2. The air bag according to claim 1,

wherein fourth thermal bonding lines with a length smaller than an interval between the third thermal bonding lines extend from the third thermal bonding lines in a lateral direction, and

wherein the fourth thermal bonding lines thermally bond the two inner sheets to any one of the outer sheets, and the fourth thermal bonding lines are formed at an opposite side to the second thermal bonding line with respect to the second thermal bonding portion.

3. The air bag according to claim 1, wherein the heat resistance material is continuously applied to the inner sheets in a length direction, and the second thermal bonding line thermally bonds the inner sheets and the outer sheets along the heat resistance material.
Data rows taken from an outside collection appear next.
## src/core/sff_pkg.sv

```systemverilog
// constants, field layout and state types of the serial frame format block
package sff_pkg;
   localparam int ADDR_W = 5;
   // register byte offsets
   localparam logic [4:0] OFS_FORMAT  = 5'h00;
   localparam logic [4:0] OFS_DIVISOR = 5'h04;
   localparam logic [4:0] OFS_TXDATA  = 5'h08;
   localparam logic [4:0] OFS_RXDATA  = 5'h0c;
   localparam logic [4:0] OFS_STATUS  = 5'h10;
   // format control field positions
   localparam int FMT_MODE  = 7;
   localparam int FMT_SEVEN = 6;
   localparam int FMT_PAR   = 5;
   localparam int FMT_ODD   = 4;
   localparam int FMT_STOP  = 3;
   localparam int FMT_MULTI = 2;
   localparam int FMT_PS_HI = 1;
   localparam int FMT_PS_LO = 0;
   // status field positions
   localparam int ST_RXV  = 0;
   localparam int ST_PERR = 1;
   localparam int ST_FERR = 2;
   localparam int ST_OVR  = 3;
   localparam int ST_BUSY = 4;
   localparam int TX_MPB  = 8;
   // reset values
   localparam logic [7:0] FORMAT_RST  = 8'h00;
   localparam logic [7:0] DIVISOR_RST = 8'h00;
   localparam logic [8:0] TXDATA_RST  = 9'h0ff;
   // prescaler count masks: divide by 1, 8, 32, 128
   localparam logic [6:0] PS_MASK_1   = 7'h00;
   localparam logic [6:0] PS_MASK_8   = 7'h07;
   localparam logic [6:0] PS_MASK_32  = 7'h1f;
   localparam logic [6:0] PS_MASK_128 = 7'h7f;
   // sixteen baud ticks per bit
   localparam logic [3:0] OS_LAST    = 4'hf;
   localparam logic [3:0] OS_MID     = 4'h7;
   localparam logic [3:0] OS_SYNC_RX = 4'h8;
   localparam logic [1:0] RESP_OKAY   = 2'h0;
   localparam logic [1:0] RESP_SLVERR = 2'h2;
   typedef enum logic [2:0] {TX_IDLE, TX_START, TX_DATA, TX_EXTRA,
                             TX_STOP1, TX_STOP2} sff_tx_st_e;
   typedef enum logic [2:0] {RX_IDLE, RX_START, RX_DATA, RX_EXTRA,
                             RX_STOP} sff_rx_st_e;
endpackage

```

## src/core/sff_parity.sv

```systemverilog
// parity of the data bits actually carried in one character
`timescale 1ns/1ps
`default_nettype none
module sff_parity
   import sff_pkg::*;
(
   input  wire logic [7:0] data,
   input  wire logic       seven,
   input  wire logic       odd,
   output logic            par_bit
);
   // top data bit drops out of the sum in seven-bit frames
   assign par_bit = (^(data & {~seven, 7'h7f})) ^ odd;
endmodule
`default_nettype wire

```

## src/core/sff_prescaler.sv

```systemverilog
// clock prescaler and baud tick generator (sixteen ticks per bit)
`timescale 1ns/1ps
`default_nettype none
module sff_prescaler
   import sff_pkg::*;
(
   input  wire logic       aclk,
   input  wire logic       aresetn,
   input  wire logic [1:0] sel,
   input  wire logic [7:0] divisor,
   output logic            ps_tick,
   output logic            btick
);
   logic [6:0] ps_cnt;
   logic [6:0] mask;
   logic [7:0] bcnt;

   // division select
   always_comb begin
      unique case (sel)
         2'h0: mask = PS_MASK_1;
         2'h1: mask = PS_MASK_8;
         2'h2: mask = PS_MASK_32;
         2'h3: mask = PS_MASK_128;
      endcase
   end

   // free running count; a tick each time the masked bits are all ones
   always_ff @(posedge aclk) begin
      if (!aresetn) begin
         ps_cnt  <= 7'h00;
         ps_tick <= 1'b0;
      end else begin
         ps_cnt  <= ps_cnt + 7'h01;
         ps_tick <= ((ps_cnt & mask) == mask);
      end
   end

   // baud tick every divisor+1 prescaled ticks
   always_ff @(posedge aclk) begin
      if (!aresetn) begin
         bcnt  <= 8'h00;
         btick <= 1'b0;
      end else begin
         btick <= 1'b0;
         if (ps_tick) begin
            if (bcnt >= divisor) begin
               bcnt  <= 8'h00;
               btick <= 1'b1;
            end else begin
               bcnt <= bcnt + 8'h01;
            end
         end
      end
   end

   property p_div8;
      @(posedge aclk) disable iff (!aresetn)
      (ps_tick && sel == 2'h1 && $past(sel) == 2'h1)
      |=> ##7 (ps_tick || sel != 2'h1);
   endproperty
   a_div8: assert property (p_div8) else $error("divide by 8 spacing");

   property p_div1;
      @(posedge aclk) disable iff (!aresetn)
      (sel == 2'h0 && $past(sel) == 2'h0 && $past(aresetn)) |-> ps_tick;
   endproperty
   a_div1: assert property (p_div1) else $error("undivided tick missing");
endmodule
`default_nettype wire

```

## src/core/sff_top.sv

```systemverilog
// serial channel with format control register, behind an AXI4-Lite slave
//
// The register addresses and the AXI4-Lite register port are this design's own decisions.
`timescale 1ns/1ps
`default_nettype none
// Contract
// - even parity: transmitted data plus parity bit has an even ones count
// - even parity: receiver checks data plus parity ones count is even
// - odd parity: transmitted data plus parity bit has an odd ones count
// - odd parity: receiver checks data plus parity ones count is odd
// - odd select matters only with parity enabled in asynchronous mode
// - transmit one stop bit when stop select is 0, two when 1
// - receiver checks only the first stop bit
// - a low second stop bit is taken as the next start bit
// - stop length and multiprocessor bits ignored in synchronous mode
// - multiprocessor enable bit 2 selects multiprocessor format
// - multiprocessor mode neither adds nor checks parity
// - prescaler select divides the clock by 1, 8, 32 or 128
// - mode bit 7: 0 asynchronous, 1 clocked synchronous
// - parity enable bit 5 adds and checks parity in asynchronous mode
// - character length bit: 0 eight data bits, 1 seven in asynchronous mode (synchronous mode always eight), LSB first
module sff_top
   import sff_pkg::*;
(
   input  wire logic              aclk,
   input  wire logic              aresetn,
   input  wire logic [ADDR_W-1:0] awaddr,
   input  wire logic              awvalid,
   output logic                   awready,
   input  wire logic [31:0]       wdata,
   input  wire logic [3:0]        wstrb,
   input  wire logic              wvalid,
   output logic                   wready,
   output logic [1:0]             bresp,
   output logic                   bvalid,
   input  wire logic              bready,
   input  wire logic [ADDR_W-1:0] araddr,
   input  wire logic              arvalid,
   output logic                   arready,
   output logic [31:0]            rdata,
   output logic [1:0]             rresp,
   output logic                   rvalid,
   input  wire logic              rready,
   input  wire logic              rxd_pin,
   output logic                   txd_pin,
   output logic                   sck_pin
);
   logic [7:0] serial_format_control;
   logic [7:0] bit_rate_divisor_register;
   logic [8:0] tx_data;
   logic [7:0] rx_data;
   logic       rx_mpb;
   logic       rx_valid, par_err, frm_err, ovr_err;
   logic       wr_en, rd_en, ps_tick, btick;
   logic       sync_mode, seven_bit_select, parity_enable;
   logic       multiproc_enable, par_odd, two_stop;
   logic       tx_go, tx_bit_end, rx_sample, rx_done, rx_perr_now;
   logic       tx_par, rx_par, rx_s1, rx_s2, rx_extra, rx_stop_bit;
   logic [2:0] last_idx, tx_cnt, rx_cnt;
   logic [3:0] tx_os, rx_os;
   logic [7:0] rx_shift;
   sff_tx_st_e tx_st;
   sff_rx_st_e rx_st;

   // live format decode; synchronous mode masks the async-only options
   assign sync_mode        = serial_format_control[FMT_MODE];
   assign seven_bit_select = serial_format_control[FMT_SEVEN] & ~sync_mode;
   assign multiproc_enable = serial_format_control[FMT_MULTI]
                             & ~sync_mode;
   assign parity_enable    = serial_format_control[FMT_PAR] & ~sync_mode
                             & ~multiproc_enable;
   assign par_odd          = serial_format_control[FMT_ODD];
   assign two_stop         = serial_format_control[FMT_STOP] & ~sync_mode;
   assign last_idx         = seven_bit_select ? 3'h6 : 3'h7;

   sff_prescaler u_presc (
      .aclk    (aclk),
      .aresetn (aresetn),
      .sel     (serial_format_control[FMT_PS_HI:FMT_PS_LO]),
      .divisor (bit_rate_divisor_register),
      .ps_tick (ps_tick),
      .btick   (btick)
   );

   sff_parity u_txpar (
      .data    (tx_data[7:0]),
      .seven   (seven_bit_select),
      .odd     (par_odd),
      .par_bit (tx_par)
   );

   sff_parity u_rxpar (
      .data    (rx_shift),
      .seven   (seven_bit_select),
      .odd     (par_odd),
      .par_bit (rx_par)
   );

   // write channel: address and data are taken together in one cycle
   always_ff @(posedge aclk) begin
      if (!aresetn) begin
         awready <= 1'b0;
         wready  <= 1'b0;
      end else if (awready) begin
         awready <= 1'b0;
         wready  <= 1'b0;
      end else if (awvalid && wvalid && !bvalid) begin
         awready <= 1'b1;
         wready  <= 1'b1;
      end
   end
   assign wr_en = awready && awvalid && wvalid;

   // write response; unmapped offsets answer slverr
   always_ff @(posedge aclk) begin
      if (!aresetn) begin
         bvalid <= 1'b0;
         bresp  <= RESP_OKAY;
      end else if (wr_en) begin
         bvalid <= 1'b1;
         unique case (awaddr)
            OFS_FORMAT, OFS_DIVISOR, OFS_TXDATA,
            OFS_RXDATA, OFS_STATUS: bresp <= RESP_OKAY;
            default:                bresp <= RESP_SLVERR;
         endcase
      end else if (bready) begin
         bvalid <= 1'b0;
      end
   end

   // software-written registers
   always_ff @(posedge aclk) begin
      if (!aresetn) begin
         serial_format_control     <= FORMAT_RST;
         bit_rate_divisor_register <= DIVISOR_RST;
      end else if (wr_en && wstrb[0]) begin
         if (awaddr == OFS_FORMAT)
            serial_format_control <= wdata[7:0];
         if (awaddr == OFS_DIVISOR)
            bit_rate_divisor_register <= wdata[7:0];
      end
   end

   // a write to tx data while the transmitter is busy is dropped
   assign tx_go = wr_en && wstrb[0] && awaddr == OFS_TXDATA
                  && tx_st == TX_IDLE;
   always_ff @(posedge aclk) begin
      if (!aresetn)
         tx_data <= TXDATA_RST;
      else if (tx_go)
         tx_data <= {wdata[TX_MPB] & wstrb[1], wdata[7:0]};
   end

   // read channel
   always_ff @(posedge aclk) begin
      if (!aresetn)
         arready <= 1'b0;
      else if (arready)
         arready <= 1'b0;
      else if (arvalid && !rvalid)
         arready <= 1'b1;
   end
   assign rd_en = arready && arvalid;

   always_ff @(posedge aclk) begin
      if (!aresetn) begin
         rvalid <= 1'b0;
         rdata  <= 32'h0000_0000;
         rresp  <= RESP_OKAY;
      end else if (rd_en) begin
         rvalid <= 1'b1;
         rresp  <= RESP_OKAY;
         unique case (araddr)
            OFS_FORMAT:  rdata <= {24'h00_0000, serial_format_control};
            OFS_DIVISOR: rdata <= {24'h00_0000, bit_rate_divisor_register};
            OFS_TXDATA:  rdata <= {23'h00_0000, tx_data};
            OFS_RXDATA:  rdata <= {23'h00_0000, rx_mpb, rx_data};
            OFS_STATUS:  rdata <= {27'h000_0000, tx_st != TX_IDLE,
                                   ovr_err, frm_err, par_err, rx_valid};
            default: begin
               rdata <= 32'h0000_0000;
               rresp <= RESP_SLVERR;
            end
         endcase
      end else if (rready) begin
         rvalid <= 1'b0;
      end
   end

   // transmitter bit timing: sixteen baud ticks per bit
   assign tx_bit_end = btick && tx_os == OS_LAST;
   always_ff @(posedge aclk) begin
      if (!aresetn)
         tx_os <= 4'h0;
      else if (tx_go)
         tx_os <= 4'h0;
      else if (btick)
         tx_os <= tx_os + 4'h1;
   end

   // transmit frame sequencer; synchronous mode sends bare data bits
   always_ff @(posedge aclk) begin
      if (!aresetn) begin
         tx_st  <= TX_IDLE;
         tx_cnt <= 3'h0;
      end else if (tx_go) begin
         tx_st  <= sync_mode ? TX_DATA : TX_START;
         tx_cnt <= 3'h0;
      end else if (tx_bit_end) begin
         unique case (tx_st)
            TX_IDLE:  tx_st <= TX_IDLE;
            TX_START: tx_st <= TX_DATA;
            TX_DATA: begin
               tx_cnt <= tx_cnt + 3'h1;
               if (tx_cnt == last_idx) begin
                  if (parity_enable || multiproc_enable)
                     tx_st <= TX_EXTRA;
                  else
                     tx_st <= sync_mode ? TX_IDLE : TX_STOP1;
               end
            end
            TX_EXTRA: tx_st <= TX_STOP1;
            TX_STOP1: tx_st <= two_stop ? TX_STOP2 : TX_IDLE;
            TX_STOP2: tx_st <= TX_IDLE;
         endcase
      end
   end

   // line level; extra bit is the parity bit or the multiprocessor bit
   always_ff @(posedge aclk) begin
      if (!aresetn) begin
         txd_pin <= 1'b1;
         sck_pin <= 1'b1;
      end else begin
         sck_pin <= !(sync_mode && tx_st == TX_DATA) || tx_os[3];
         unique case (tx_st)
            TX_START: txd_pin <= 1'b0;
            TX_DATA:  txd_pin <= tx_data[tx_cnt];
            TX_EXTRA: txd_pin <= multiproc_enable ? tx_data[TX_MPB]
                                                  : tx_par;
            default:  txd_pin <= 1'b1;
         endcase
      end
   end

   // two flops bring the receive pin into the clock domain
   always_ff @(posedge aclk) begin
      if (!aresetn) begin
         rx_s1 <= 1'b1;
         rx_s2 <= 1'b1;
      end else begin
         rx_s1 <= rxd_pin;
         rx_s2 <= rx_s1;
      end
   end

   // receive timing: start confirmed at mid bit, then one sample per bit
   assign rx_sample = btick && rx_os == OS_LAST;
   always_ff @(posedge aclk) begin
      if (!aresetn)
         rx_os <= 4'h0;
      else if (rx_st == RX_IDLE)
         rx_os <= sync_mode ? OS_SYNC_RX : 4'h0;
      else if (btick)
         rx_os <= (rx_st == RX_START && rx_os == OS_MID) ? 4'h0
                                                         : rx_os + 4'h1;
   end

   // a character completes at the first stop bit or the last sync bit
   assign rx_done = rx_sample && (rx_st == RX_STOP
                    || (sync_mode && rx_st == RX_DATA && rx_cnt == last_idx));

   // receive sequencer; only the first stop bit is ever looked at
   always_ff @(posedge aclk) begin
      if (!aresetn) begin
         rx_st    <= RX_IDLE;
         rx_cnt   <= 3'h0;
         rx_shift <= 8'h00;
         rx_extra <= 1'b0;
      end else begin
         unique case (rx_st)
            RX_IDLE: begin
               rx_cnt <= 3'h0;
               // a low line right after the first stop starts a new
               // character, so a zero second stop bit is a start bit
               if (sync_mode ? tx_go : !rx_s2) begin
                  rx_st    <= sync_mode ? RX_DATA : RX_START;
                  rx_shift <= 8'h00;
               end
            end
            RX_START: begin
               if (btick && rx_os == OS_MID)
                  rx_st <= rx_s2 ? RX_IDLE : RX_DATA;
            end
            RX_DATA: begin
               if (rx_sample) begin
                  rx_shift[rx_cnt] <= rx_s2;
                  rx_cnt           <= rx_cnt + 3'h1;
                  if (rx_cnt == last_idx) begin
                     if (sync_mode)
                        rx_st <= RX_IDLE;
                     else if (parity_enable || multiproc_enable)
                        rx_st <= RX_EXTRA;
                     else
                        rx_st <= RX_STOP;
                  end
               end
            end
            RX_EXTRA: begin
               if (rx_sample) begin
                  rx_extra <= rx_s2;
                  rx_st    <= RX_STOP;
               end
            end
            RX_STOP: begin
               if (rx_sample)
                  rx_st <= RX_IDLE;
            end
         endcase
      end
   end

   // check results; parity compared only while parity is in force
   assign rx_stop_bit = rx_s2;
   assign rx_perr_now = parity_enable && (rx_par != rx_extra);

   // received character and flags; a new event beats a clear
   always_ff @(posedge aclk) begin
      if (!aresetn) begin
         rx_data  <= 8'h00;
         rx_mpb   <= 1'b0;
         rx_valid <= 1'b0;
         par_err  <= 1'b0;
         frm_err  <= 1'b0;
         ovr_err  <= 1'b0;
      end else begin
         if (rd_en && araddr == OFS_RXDATA)
            rx_valid <= 1'b0;
         if (wr_en && wstrb[0] && awaddr == OFS_STATUS) begin
            if (wdata[ST_PERR]) par_err <= 1'b0;
            if (wdata[ST_FERR]) frm_err <= 1'b0;
            if (wdata[ST_OVR])  ovr_err <= 1'b0;
         end
         if (rx_done) begin
            rx_data  <= rx_shift;
            // the last sync bit is shifted in this same cycle
            if (sync_mode)
               rx_data[7] <= rx_s2;
            rx_mpb   <= multiproc_enable & rx_extra;
            rx_valid <= 1'b1;
            if (rx_valid)
               ovr_err <= 1'b1;
            if (rx_perr_now)
               par_err <= 1'b1;
            if (!sync_mode && !rx_stop_bit)
               frm_err <= 1'b1;
         end
      end
   end

   property p_tx_parity;
      @(posedge aclk) disable iff (!aresetn)
      ($past(tx_st) == TX_EXTRA && $past(parity_enable) && $stable(tx_data))
      |-> (txd_pin ^ (^(tx_data[7:0] & {~seven_bit_select, 7'h7f}))) == par_odd;
   endproperty
   a_tx_parity: assert property (p_tx_parity) else $error("tx parity bit wrong");

   property p_rx_parity;
      @(posedge aclk) disable iff (!aresetn)
      (rx_done && parity_enable && rx_par != rx_extra) |=> par_err;
   endproperty
   a_rx_parity: assert property (p_rx_parity) else $error("parity error not flagged");

   property p_no_par_check;
      @(posedge aclk) disable iff (!aresetn)
      (!par_err && rx_done && !parity_enable && !(wr_en && awaddr == OFS_STATUS))
      |=> !par_err;
   endproperty
   a_no_par_check: assert property (p_no_par_check) else $error("parity checked while off");

   property p_two_stop;
      @(posedge aclk) disable iff (!aresetn)
      (tx_st == TX_STOP1 && tx_bit_end && two_stop) |=> tx_st == TX_STOP2 ##2 txd_pin;
   endproperty
   a_two_stop: assert property (p_two_stop) else $error("second stop bit missing");

   property p_one_stop;
      @(posedge aclk) disable iff (!aresetn)
      (tx_st == TX_STOP1 && tx_bit_end && !two_stop && !tx_go) |=> tx_st == TX_IDLE;
   endproperty
   a_one_stop: assert property (p_one_stop) else $error("extra stop bit sent");

   property p_first_stop_only;
      @(posedge aclk) disable iff (!aresetn)
      (rx_st == RX_STOP && rx_sample) |=> rx_st == RX_IDLE;
   endproperty
   a_first_stop_only: assert property (p_first_stop_only) else $error("rx held past first stop");

   property p_sync_frame;
      @(posedge aclk) disable iff (!aresetn)
      sync_mode |-> !(tx_st inside {TX_START, TX_EXTRA, TX_STOP1, TX_STOP2});
   endproperty
   a_sync_frame: assert property (p_sync_frame) else $error("framing bits in sync mode");

   property p_mp_extra;
      @(posedge aclk) disable iff (!aresetn)
      ($past(tx_st) == TX_EXTRA && $past(multiproc_enable))
      |-> txd_pin == $past(tx_data[TX_MPB]);
   endproperty
   a_mp_extra: assert property (p_mp_extra) else $error("multiprocessor bit not sent");

   property p_seven_bits;
      @(posedge aclk) disable iff (!aresetn)
      (tx_st == TX_DATA && seven_bit_select) |-> tx_cnt != 3'h7;
   endproperty
   a_seven_bits: assert property (p_seven_bits) else $error("eighth bit sent in 7-bit mode");
endmodule
`default_nettype wire

```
4. The air bag according to claim 1,

wherein a plurality of first thermal bonding portions are formed in the air input channel in correspondence to the third thermal bonding lines, respectively, such that adjacent first thermal bonding portions are spaced apart from each other to form a first passage, and

wherein a part of the first thermal bonding portions thermally bond the two outer sheets, and the other part of the first thermal bonding portions thermally bond the outer sheets to the inner sheets.

5. The air bag according to claim 1, wherein at least one thermal bonding point for thermally bonding the two outer sheets in a direction perpendicular to the air pillars is formed at a middle of each air pillar in a length direction thereof.

6. The air bag according to claim 1, wherein both ends of the air input channel are closed, and a cock is formed at any one of the outer sheets corresponding to the air input channel.